UX Writing: How Voice and Tone Can Transform the User Experience
“I’m not clever like you. I can’t make fancy rissoles of each word. Blue kingfishers won’t suddenly fly out of my mouth. If you want my story, you’ll have to put up with how I tell it.”
Such is the explanation given by a destitute, disabled Indian boy who calls himself Animal, the protagonist/narrator of Indra Sinha’s prizewinningnovel Animal’s People. He’s cynical, funny, a little bitter (maybe a lot bitter), foul-mouthed, yet sympathetic and deeply likeable. You can pretty much get all of that from these mere couple of lines of text. How? Because Sinha is a master of voice and tone.
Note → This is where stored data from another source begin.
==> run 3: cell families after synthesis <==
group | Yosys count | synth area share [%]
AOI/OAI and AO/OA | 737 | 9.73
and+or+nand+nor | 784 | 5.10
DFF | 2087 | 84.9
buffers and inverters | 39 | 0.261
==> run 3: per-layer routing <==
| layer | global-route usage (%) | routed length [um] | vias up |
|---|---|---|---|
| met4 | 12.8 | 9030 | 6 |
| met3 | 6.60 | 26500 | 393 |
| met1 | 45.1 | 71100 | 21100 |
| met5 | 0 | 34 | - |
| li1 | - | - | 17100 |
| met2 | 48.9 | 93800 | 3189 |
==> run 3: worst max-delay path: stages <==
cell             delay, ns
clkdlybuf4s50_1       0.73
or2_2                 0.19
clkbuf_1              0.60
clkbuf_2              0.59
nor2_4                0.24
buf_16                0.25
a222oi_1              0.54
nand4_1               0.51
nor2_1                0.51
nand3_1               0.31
This design comes from an exercise in tuning for a short achievable clock period and few clock cycles on the open sky130 flow, not from production work.
The RTL was checked by simulation tests, not by an equivalence proof against the original design.
No activity file was given, so power comes from the tool's default toggle rates.

## green
==> flow/design.v <==
package blob_mem_pkg;
	typedef logic [32-1:0] mem_word_t;
	typedef logic [18-1:0] mem_addr_t;
	typedef logic [7:0] color_code_t;     
	typedef logic [15:0] metric_t;        
	typedef logic [7:0] height_t;
	typedef logic [7:0] coord_t;
	typedef logic [15:0] centroid_sum_t;
	typedef struct packed {
		logic rd_en;
		mem_addr_t addr;
	} mem_rd_t;
	typedef struct packed {
		logic [32-9:0] spare;
		color_code_t code;
	} color_word_t;
	typedef struct packed {
		logic [32-25:0] spare;
		height_t height;
		metric_t size;
	} size_word_t;
	typedef struct packed {
		coord_t x;
		coord_t y;
		centroid_sum_t sum;
	} centroid_word_t;
endpackage
package tracking_pkg;
	typedef logic [16-1:0] blob_count_t;
	typedef logic [2:0] color_idx_t;     
	typedef logic [7:0] min_size_t;
	typedef enum logic {
		mode_biggest,     
		mode_highest      
	} metric_mode_t;
	typedef struct packed {
		blob_count_t blob_count;
		min_size_t min_size;
		metric_mode_t mode;
	} track_req_t;
	typedef struct packed {
		logic found;
		logic [7:0] x;
		logic [7:0] y;
		logic [15:0] sum;
		logic [15:0] metric;
	} slot_t;
	typedef logic [6*49-1:0] track_result_t;
	typedef enum logic [2:0] {
		st_idle,
		st_clear,
		st_read_color,
		st_read_metric,
		st_read_centroid,
		st_report
	} ctrl_state_t;
endpackage
`timescale 1ns/1ps
module tracking_top (
	input  logic          crystal_clk_div_by_two,
	input  logic          rst,
	input  logic          start_valid,
	input  logic [15:0]   start_count,
	input  logic [7:0]    start_min_size,
	input  logic          start_mode,
	output logic          start_ready,
	output logic          mem_rd_en,
	output logic [17:0]   mem_rd_addr,
	input  logic [31:0]   mem_rdata,
	output logic          result_valid,
	output logic [293:0]  result,
	input  logic          result_ready
);
	localparam int NC = 6;
	localparam int AW = 18;
	localparam logic [1:0] K_SIZE = 2'd0;
	localparam logic [1:0] K_COLOR = 2'd1;
	localparam logic [1:0] K_CENT = 2'd2;     
	localparam logic [1:0] K_SPEC = 2'd3;     
	logic srdy;                  
	logic busy;                  
	logic rv;                    
	logic mode;
	logic [15:0] rem;            
	logic more;                  
	logic [AW-1:0] na_s, na_c, na_x;     
	logic rd_en;
	logic [AW-1:0] rd_addr;
	logic [1:0] rd_kind;
	logic [NC-1:0] rd_col;       
	logic [AW-1:0] rd_caddr;     
	logic [AW-1:0] rd_xaddr;     
	logic [15:0] rd_m;           
	logic rd_max;                
	logic d_v;
	logic [1:0] d_kind;
	logic [NC-1:0] d_col;
	logic [AW-1:0] d_addr;
	logic [AW-1:0] d_caddr;
	logic [AW-1:0] d_xaddr;
	logic [15:0] d_m;
	logic d_max;
	logic r_v;
	logic [1:0] r_kind;
	logic [31:0] r_data;
	logic [AW-1:0] r_caddr;
	logic [AW-1:0] r_xaddr;
	logic [15:0] r_m;
	logic r_max;
	logic q_size;                
	logic q_need;                
	logic [15:0] q_sm;           
	logic q_smax;
	logic [AW-1:0] q_caddr;      
	logic [AW-1:0] q_sxaddr;     
	logic q_color;               
	logic [NC-1:0] q_col;        
	logic [15:0] q_cm;           
	logic q_cmax;
	logic [AW-1:0] q_cxaddr;     
	logic [NC-1:0] q_gtb;        
	logic q_gtq;                 
	logic [NC-1:0] pupd;         
	logic [15:0] best [NC];      
	logic [AW-1:0] best_xaddr [NC];
	logic [NC-1:0] sat;          
	logic all_sat;
	logic [NC-1:0] dirty;        
	logic [NC-1:0] found;
	logic [15:0] res_metric [NC];
	logic [31:0] res_cent [NC];
	assign start_ready = srdy;
	assign result_valid = rv;
	assign mem_rd_en = rd_en;
	assign mem_rd_addr = rd_addr;
	genvar gc;
	generate
		for (gc = 0; gc < NC; gc++) begin : g_res
			assign result[49*gc +: 49] = {found[gc], res_cent[gc], res_metric[gc]};
		end
	endgenerate
	logic [NC-1:0] upd;
	always_comb begin
		for (int c = 0; c < NC; c++) begin
			upd[c] = q_color && q_col[c] && (pupd[c] ? q_gtq : q_gtb[c]);
		end
	end
	logic spec_hit;              
	assign spec_hit = r_v && (r_kind == K_SPEC);
	logic need_color;
	assign need_color = q_size && q_need;
	logic go_size;
	assign go_size = more && !all_sat;
	logic go_spec;
	assign go_spec = rd_en && (rd_kind == K_COLOR);
	logic [NC-1:0] pend;
	logic [NC-1:0] cand;
	logic [NC-1:0] pick;
	always_comb begin
		pend = q_color ? q_col : '0;
		cand = (|(dirty & ~pend)) ? (dirty & ~pend) : dirty;
		pick = cand & (~cand + 1'b1);     
	end
	logic [AW-1:0] pick_addr;
	always_comb begin
		pick_addr = '0;
		for (int c = 0; c < NC; c++) begin
			pick_addr = pick_addr | (pick[c] ? best_xaddr[c] : '0);
		end
	end
	logic done;
	assign done = busy && !go_size && !rd_en && !(d_v && (d_kind == K_SIZE || d_kind == K_COLOR))
		&& !(r_v && (r_kind == K_SIZE || r_kind == K_COLOR)) && !need_color && !(q_color && !spec_hit) && (dirty == '0);
	logic [15:0] in_metric;
	logic [7:0] in_height;
	logic [15:0] in_size;
	logic in_hok;
	logic [NC-1:0] in_gtb;
	assign in_height = r_data[23:16];
	assign in_size = r_data[15:0];
	assign in_hok = (in_height <= 8'(120));
	assign in_metric = mode ? (in_hok ? {8'd0, in_height} : 16'd0) : in_size;
	always_comb begin
		for (int c = 0; c < NC; c++) begin
			in_gtb[c] = mode ? (in_hok && ({8'd0, in_height} > best[c])) : (in_size > best[c]);
		end
	end
	logic [NC-1:0] in_col;
	always_comb begin
		for (int c = 0; c < NC; c++) begin
			in_col[c] = (r_data[7:0] == 8'(c + 1));
		end
	end
	always_ff @(posedge crystal_clk_div_by_two) begin
		if (rst) begin
			srdy <= 1'b1;
			busy <= 1'b0;
			rv <= 1'b0;
			rd_en <= 1'b0;
			d_v <= 1'b0;
			r_v <= 1'b0;
			q_size <= 1'b0;
			q_color <= 1'b0;
			more <= 1'b0;
			dirty <= '0;
		end else begin
			d_v <= rd_en;
			r_v <= d_v;
			q_size <= r_v && r_kind == K_SIZE;
			q_color <= r_v && r_kind == K_COLOR;
			if (srdy) begin
				srdy <= !start_valid;
				busy <= start_valid;
				rd_en <= start_valid && (start_count != '0);
				rd_kind <= K_SIZE;
				more <= |start_count[15:1];
				all_sat <= start_mode && (start_min_size >= 8'(120));
				dirty <= '0;
			end else if (busy) begin
				rd_en <= 1'b0;
				if (need_color) begin
					rd_en <= 1'b1;
					rd_kind <= K_COLOR;
				end else if (go_size) begin
					rd_en <= 1'b1;
					rd_kind <= K_SIZE;
					more <= (rem != 16'd2);
				end else if (go_spec) begin
					rd_en <= 1'b1;
					rd_kind <= K_SPEC;
				end else if (dirty != '0) begin
					rd_en <= 1'b1;
					rd_kind <= K_CENT;
				end
				dirty <= (dirty & ~((!need_color && !go_size && !go_spec) ? pick : '0)
					& ~(spec_hit ? upd : '0)) | (spec_hit ? '0 : upd);
				all_sat <= &sat;
				if (done) begin
					busy <= 1'b0;
					rv <= 1'b1;
				end
			end else if (rv && result_ready) begin
				rv <= 1'b0;
				srdy <= 1'b1;
			end
		end
	end
	always_ff @(posedge crystal_clk_div_by_two) begin
		if (srdy) begin
			rd_addr <= AW'(200000 + 1);
			rd_caddr <= AW'(200000);
			rd_xaddr <= AW'(200000 + 2);
			na_s <= AW'(200000 + 4);
			na_c <= AW'(200000 + 3);
			na_x <= AW'(200000 + 5);
			rem <= start_count;
			mode <= start_mode;
		end else if (need_color) begin
			rd_addr <= q_caddr;
			rd_xaddr <= q_sxaddr;
			rd_m <= q_sm;
			rd_max <= q_smax;
		end else if (go_size) begin
			rd_addr <= na_s;
			rd_caddr <= na_c;
			rd_xaddr <= na_x;
			na_s <= na_s + AW'(3);
			na_c <= na_c + AW'(3);
			na_x <= na_x + AW'(3);
			rem <= rem - 1'b1;
		end else if (go_spec) begin
			rd_addr <= rd_xaddr;
		end else begin
			rd_addr <= pick_addr;
			rd_col <= pick;
		end
		d_kind <= rd_kind;
		d_col <= rd_col;
		d_addr <= rd_addr;
		d_caddr <= rd_caddr;
		d_xaddr <= rd_xaddr;
		d_m <= rd_m;
		d_max <= rd_max;
		r_kind <= d_kind;
		r_data <= mem_rdata;
		r_caddr <= d_caddr;
		r_xaddr <= d_xaddr;
		r_m <= d_m;
		r_max <= d_max;
		q_need <= |in_gtb;
		q_sm <= in_metric;
		q_smax <= mode ? (in_height == 8'(120)) : (in_size == 16'hffff);
		q_caddr <= r_caddr;
		q_sxaddr <= r_xaddr;
		q_col <= in_col;
		q_cm <= r_m;
		q_cmax <= r_max;
		q_cxaddr <= r_xaddr;
		for (int c = 0; c < NC; c++) begin
			q_gtb[c] <= r_m > best[c];
		end
		q_gtq <= r_m > q_cm;
		pupd <= upd;
	end
	always_ff @(posedge crystal_clk_div_by_two) begin
		for (int c = 0; c < NC; c++) begin
			if (srdy) begin
				best[c] <= {8'd0, start_min_size};
				sat[c] <= start_mode && (start_min_size >= 8'(120));
				found[c] <= 1'b0;
				res_metric[c] <= '0;
				res_cent[c] <= '0;
			end else begin
				if (upd[c]) begin
					best[c] <= q_cm;
					best_xaddr[c] <= q_cxaddr;
					sat[c] <= q_cmax;
					found[c] <= 1'b1;
					res_metric[c] <= q_cm;
				end
				if (upd[c] && spec_hit) begin
					res_cent[c] <= r_data;
				end else if (d_v && d_kind == K_CENT && d_col[c] && d_addr == best_xaddr[c]) begin
					res_cent[c] <= mem_rdata;
				end
			end
		end
	end
endmodule
This is an optimization exercise on Yosys and OpenROAD, whose aim is small area and a short achievable clock period, not a production implementation.
Function was checked by simulation only, so behaviour that the tests miss may differ from the original.

Design decode_top, start of the top module:
module decode_top (
    input  logic              clk,
    input  logic              i_rst_n,
    input  logic              i_instr_valid,
    input  logic [DATA_W-1:0] i_instr,
    input  logic [DATA_W-1:0] i_pc4,
    output logic              o_instr_credit,
    input  logic              i_wb_we,
    input  logic [REG_AW-1:0] i_wb_addr,
    input  logic [DATA_W-1:0] i_wb_data,
    input  logic              i_dec_credit,
    output logic              o_dec_valid,
    output logic [REG_AW-1:0] o_rs,
    output logic [REG_AW-1:0] o_rt,
    output logic [REG_AW-1:0] o_rd,
    output logic [4:0]        o_shamt,
    output logic [DATA_W-1:0] o_reg_da,
    output logic [DATA_W-1:0] o_reg_db,
    output logic [DATA_W-1:0] o_immediate,
    output logic [DATA_W-1:0] o_jmp_addr,
    output logic [DATA_W-1:0] o_pc4,
    output logic              o_reg_dst,
    output logic              o_alu_src,
    output logic [1:0]        o_alu_op,
    output logic              o_branch,
    output logic              o_jump,
    output logic              o_jump_reg,
    output logic              o_link,
    output logic              o_mem_read,
    output logic              o_mem_write,
    output logic              o_mem_to_reg,
  ...
==> module instr_ingress, before the edit <==
module instr_ingress (
    input  logic              clk,
    input  logic              i_rst_n,
    input  logic              i_instr_valid,
    input  logic [CLS_W-1:0]  i_cls,
    input  logic [25:0]       i_instr,
    input  logic [DATA_W-1:0] i_pc4,
    input  logic              i_pop,
    output logic              o_not_empty,
    output logic [CLS_W-1:0]  o_head_cls,
    output logic [25:0]       o_head_instr,
    output logic [DATA_W-1:0] o_head_pc4,
    output logic [REG_AW-1:0] o_head_rs,
    output logic [REG_AW-1:0] o_head_rt,
    output logic              o_next_in,   
    output logic              o_next_q,    
    output logic [REG_AW-1:0] o_q_rs,      
    output logic [REG_AW-1:0] o_q_rt
);
    localparam int EW = CLS_W + 26 + DATA_W;
    logic [EW-1:0] mem [INGRESS_DEPTH];
    logic [INGRESS_DEPTH-1:0] wr_oh;
    logic [INGRESS_DEPTH-1:0] rd_oh;
    logic [INGRESS_DEPTH-1:0] rd_oh_1;
    logic [INGRESS_DEPTH:0] occ;  
    logic push;
    logic pop;
    logic [EW-1:0] head;
    logic [EW-1:0] head_1;
    assign push    = i_instr_valid;  
    assign pop     = i_pop;          
    assign rd_oh_1 = {rd_oh[INGRESS_DEPTH-2:0], rd_oh[INGRESS_DEPTH-1]};
    always_ff @(posedge clk) begin
        for (int k = 0; k < INGRESS_DEPTH; k++) begin
            if (push && wr_oh[k]) mem[k] <= {i_cls, i_instr, i_pc4};
        end
    end
    always_ff @(posedge clk or negedge i_rst_n) begin
        if (!i_rst_n) begin
            wr_oh <= INGRESS_DEPTH'(1);
            rd_oh <= INGRESS_DEPTH'(1);
            occ   <= (INGRESS_DEPTH+1)'(1);
        end else begin
            if (push) wr_oh <= {wr_oh[INGRESS_DEPTH-2:0], wr_oh[INGRESS_DEPTH-1]};
            if (pop)  rd_oh <= rd_oh_1;
            if (push && !pop) begin
                occ <= {occ[INGRESS_DEPTH-1:0], 1'b0};
            end else if (pop && !push) begin
                occ <= {1'b0, occ[INGRESS_DEPTH:1]};
            end
        end
    end
    always_comb begin
        head   = '0;
        head_1 = '0;
        for (int k = 0; k < INGRESS_DEPTH; k++) begin
            head   = head   | ({EW{rd_oh[k]}}   & mem[k]);
            head_1 = head_1 | ({EW{rd_oh_1[k]}} & mem[k]);
        end
    end
    assign o_next_in = pop ? occ[1] : occ[0];
    assign o_next_q  = pop;
    assign {o_q_rs, o_q_rt} = head_1[DATA_W+25 -: 2*REG_AW];
    always_ff @(posedge clk) begin
        if (o_next_in) begin
            {o_head_rs, o_head_rt} <= i_instr[25:16];
        end else if (o_next_q) begin
            {o_head_rs, o_head_rt} <= {o_q_rs, o_q_rt};
        end
    end
    assign o_not_empty = !occ[0];
    assign {o_head_cls, o_head_instr, o_head_pc4} = head;
endmodule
That’s nice, you might be thinking, but what’s that got to do with marketing and user experience? I’m not writing a novel, I’m trying to connect with potential customers. Maybe, but there’s actually a surprising amount of cross-over because, in both cases, you have to craft and communicate a personality through the words that you choose. The lines above are a great example of how that can work because Sinha manages to do it in such a short space. It shows how a writer’s particular choice of words communicates more than just the surface meaning of the text’s content.
Shall we look closer? Consider this: despite being a powerless, penniless orphan, Animal asserts that he’s in control of this story — that’s pretty confident. He makes some sarcastic remarks about his rough use of language (there’s plenty of swear words in the novel), yet he does it in an ironically poetic way. And he tells us he’s not clever — but he so very clearly is. Overall, it comes together to flesh out a character who has a strong, complex, and compelling personality that the reader will be interested in learning more about. In spelling all this out, I’ve used about three times as many words than Animal (and fairly dry, explanatory ones at that). I can describe the character, but when Animal speaks, you get to know him in a way that feels like an experience.
Are you starting to see what I mean about voice and tone and why it is important to marketing and the overall user experience? Each and every word you use in your communication strategies empowers you with a unique opportunity to connect with the user who is interacting with the words and design he or she sees on their screen. As your current or future customer reads from you, you have the opportunity to give them an experience by showcasing your brand personality. You can’t tell them “our brand is funny, trendy, and light-hearted,” or “authoritative, knowledgeable, and caring” for example, you have to show them that in the way that you communicate, both visually and textually. If you can successfully show it through your voice and tone it will be convincing. This is the central fact of UX Writing. It’s the secret sauce.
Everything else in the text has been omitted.